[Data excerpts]
--

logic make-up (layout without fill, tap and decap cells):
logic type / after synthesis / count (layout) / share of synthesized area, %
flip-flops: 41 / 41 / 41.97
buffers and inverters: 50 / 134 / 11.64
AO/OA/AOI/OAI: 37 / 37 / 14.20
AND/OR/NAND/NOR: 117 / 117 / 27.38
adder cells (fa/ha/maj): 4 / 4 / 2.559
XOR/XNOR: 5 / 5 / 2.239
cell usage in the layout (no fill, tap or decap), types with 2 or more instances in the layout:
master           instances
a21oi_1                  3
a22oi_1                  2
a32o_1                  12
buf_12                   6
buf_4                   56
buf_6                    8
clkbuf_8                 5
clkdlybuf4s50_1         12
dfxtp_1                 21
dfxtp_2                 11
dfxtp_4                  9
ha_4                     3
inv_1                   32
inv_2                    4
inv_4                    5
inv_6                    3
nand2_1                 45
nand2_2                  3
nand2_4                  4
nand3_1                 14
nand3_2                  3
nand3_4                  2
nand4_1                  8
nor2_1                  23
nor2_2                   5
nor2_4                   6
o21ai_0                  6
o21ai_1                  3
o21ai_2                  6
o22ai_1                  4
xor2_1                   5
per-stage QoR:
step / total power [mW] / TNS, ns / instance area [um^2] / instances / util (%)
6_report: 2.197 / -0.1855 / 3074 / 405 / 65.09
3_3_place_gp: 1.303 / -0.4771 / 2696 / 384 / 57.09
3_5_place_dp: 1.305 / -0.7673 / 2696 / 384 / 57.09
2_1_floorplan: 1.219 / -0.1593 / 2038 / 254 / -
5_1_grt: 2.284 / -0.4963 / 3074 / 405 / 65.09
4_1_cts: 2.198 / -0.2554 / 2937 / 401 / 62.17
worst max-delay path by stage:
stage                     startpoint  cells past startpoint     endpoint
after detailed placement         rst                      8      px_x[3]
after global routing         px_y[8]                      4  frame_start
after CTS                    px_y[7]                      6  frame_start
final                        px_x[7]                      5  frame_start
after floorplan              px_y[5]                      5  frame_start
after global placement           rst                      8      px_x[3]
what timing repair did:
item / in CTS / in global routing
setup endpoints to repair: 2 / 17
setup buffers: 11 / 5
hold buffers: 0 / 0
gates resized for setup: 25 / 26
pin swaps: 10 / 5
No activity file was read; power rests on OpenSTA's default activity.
File: src/rtl/page_transfer_controller.sv
// Page transfer controller: round-robin arbitration of per-core page-out/page-in
// requests, sequencing 16 rows of 256 bits between core local memory and main memory.
module page_transfer_controller #(
  parameter int NUM_CORES = 2,
  parameter int CORE_ID_W = 1
) (
  input  logic                      clock,
  input  logic                      reset,
  input  logic [NUM_CORES-1:0]      out_ready,
  input  logic [8*NUM_CORES-1:0]    out_local_page,
  input  logic [32*NUM_CORES-1:0]   out_main_page,
  output logic [NUM_CORES-1:0]      out_accepted,
  input  logic [NUM_CORES-1:0]      in_request,
  input  logic [8*NUM_CORES-1:0]    in_local_page,
  input  logic [32*NUM_CORES-1:0]   in_main_page,
  output logic [NUM_CORES-1:0]      in_done,
  output logic [7:0]                core_local_page,
  output logic [3:0]                core_offset,
  output logic [255:0]              core_data,
  output logic [NUM_CORES-1:0]      core_write_page_in,
  input  logic [256*NUM_CORES-1:0]  core_row_data,
  output logic                      mem_req,
  output logic                      mem_we,
  output logic [35:0]               mem_addr,
  output logic [255:0]              mem_wdata,
  input  logic [255:0]              mem_rdata,
  input  logic                      mem_ack,
  output logic                      busy,
  output logic [CORE_ID_W-1:0]      grant_id
);

  localparam logic [2:0] IDLE     = 3'd0;
  localparam logic [2:0] OUT_ADDR = 3'd1;
  localparam logic [2:0] OUT_MEM  = 3'd2;
  localparam logic [2:0] IN_MEM   = 3'd3;
  localparam logic [2:0] IN_WRITE = 3'd4;
  localparam logic [2:0] DONE     = 3'd5;

  logic [2:0]           state;
  logic [CORE_ID_W-1:0] rr_ptr;
  logic [CORE_ID_W-1:0] id_q;
  logic                 dir_out_q;
  logic [7:0]           local_page_q;
  logic [31:0]          main_page_q;
  logic [3:0]           offset_q;
  logic [255:0]         rdata_q;
  logic [255:0]         wdata_q;
  logic                 wdata_held;

  logic [2*NUM_CORES-1:0] req_dbl, out_dbl;
  logic [NUM_CORES-1:0]   req_rot, out_rot;
  logic [CORE_ID_W:0]     id_sum;
  logic                   arb_found, arb_out;
  logic [CORE_ID_W-1:0]   arb_id;

  // Rotate the request vector so bit 0 is the core at the round-robin pointer.
  // NOTE: every variable driven here gets a default first, so no latch can be inferred.
  always_comb begin
    req_dbl   = {out_ready | in_request, out_ready | in_request};
    out_dbl   = {out_ready, out_ready};
    req_rot   = NUM_CORES'(req_dbl >> rr_ptr);
    out_rot   = NUM_CORES'(out_dbl >> rr_ptr);
    arb_found = 1'b0;
    arb_out   = 1'b0;
    arb_id    = '0;
    id_sum    = '0;
    for (int i = 0; i < NUM_CORES; i++) begin
      if (!arb_found && req_rot[i]) begin
        arb_found = 1'b1;
        arb_out   = out_rot[i];
        id_sum    = {1'b0, rr_ptr} + (CORE_ID_W+1)'(i);
        if (id_sum >= (CORE_ID_W+1)'(NUM_CORES))
          id_sum = id_sum - (CORE_ID_W+1)'(NUM_CORES);
        arb_id = id_sum[CORE_ID_W-1:0];
      end
    end
  end

  logic [7:0]   sel_local_page;
  logic [31:0]  sel_main_page;
  logic [255:0] row_sel;

  always_comb begin
    sel_local_page     = '0;
    sel_main_page      = '0;
    row_sel            = '0;
    core_write_page_in = '0;
    out_accepted       = '0;
    in_done            = '0;
    for (int i = 0; i < NUM_CORES; i++) begin
      if (arb_id == CORE_ID_W'(i)) begin
        sel_local_page = arb_out ? out_local_page[8*i +: 8]  : in_local_page[8*i +: 8];
        sel_main_page  = arb_out ? out_main_page[32*i +: 32] : in_main_page[32*i +: 32];
      end
      if (id_q == CORE_ID_W'(i)) begin
        row_sel               = core_row_data[256*i +: 256];
        core_write_page_in[i] = (state == IN_WRITE);
        out_accepted[i]       = (state == DONE) && dir_out_q;
        in_done[i]            = (state == DONE) && !dir_out_q;
      end
    end
  end

  // NOTE: sequential state uses non-blocking assignments only, so every register
  // samples the pre-edge values of its neighbours.
  // NOTE: the wide data registers are reset as well because every output must read zero in reset.
  always_ff @(posedge clock or posedge reset) begin
    if (reset) begin
      state        <= IDLE;
      rr_ptr       <= '0;
      id_q         <= '0;
      dir_out_q    <= 1'b0;
      local_page_q <= '0;
      main_page_q  <= '0;
      offset_q     <= '0;
      rdata_q      <= '0;
      wdata_q      <= '0;
      wdata_held   <= 1'b0;
    end else begin
      case (state)
        IDLE: if (arb_found) begin
          id_q         <= arb_id;
          dir_out_q    <= arb_out;
          local_page_q <= sel_local_page;
          main_page_q  <= sel_main_page;
          offset_q     <= '0;
          state        <= arb_out ? OUT_ADDR : IN_MEM;
        end
        OUT_ADDR: begin
          wdata_held <= 1'b0;
          state      <= OUT_MEM;
        end
        OUT_MEM: begin
          // Row data arrives in the first OUT_MEM cycle; freeze it for any ack wait.
          if (!wdata_held) begin
            wdata_q    <= row_sel;
            wdata_held <= 1'b1;
          end
          if (mem_ack) begin
            if (offset_q == 4'd15) state <= DONE;
            else begin
              offset_q <= offset_q + 4'd1;
              state    <= OUT_ADDR;
            end
          end
        end
        IN_MEM: if (mem_ack) begin
          rdata_q <= mem_rdata;
          state   <= IN_WRITE;
        end
        IN_WRITE: begin
          if (offset_q == 4'd15) state <= DONE;
          else begin
            offset_q <= offset_q + 4'd1;
            state    <= IN_MEM;
          end
        end
        DONE: begin
          rr_ptr <= (id_q == CORE_ID_W'(NUM_CORES-1)) ? '0 : id_q + CORE_ID_W'(1);
          state  <= IDLE;
        end
        default: state <= IDLE;
      endcase
    end
  end

  assign busy            = (state != IDLE);
  assign grant_id        = id_q;
  assign core_local_page = local_page_q;
  assign core_offset     = offset_q;
  assign core_data       = rdata_q;
  assign mem_req         = (state == OUT_MEM) || (state == IN_MEM);
  assign mem_we          = (state == OUT_MEM);
  assign mem_addr        = {main_page_q, offset_q};
  assign mem_wdata       = (state == OUT_MEM) ? (wdata_held ? wdata_q : row_sel) : '0;

endmodule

--

• Aim of the exercise:
Pull every line holding "routing" out of the records.

• Expected answer:
after global routing         px_y[8]                      4  frame_start
item / in CTS / in global routing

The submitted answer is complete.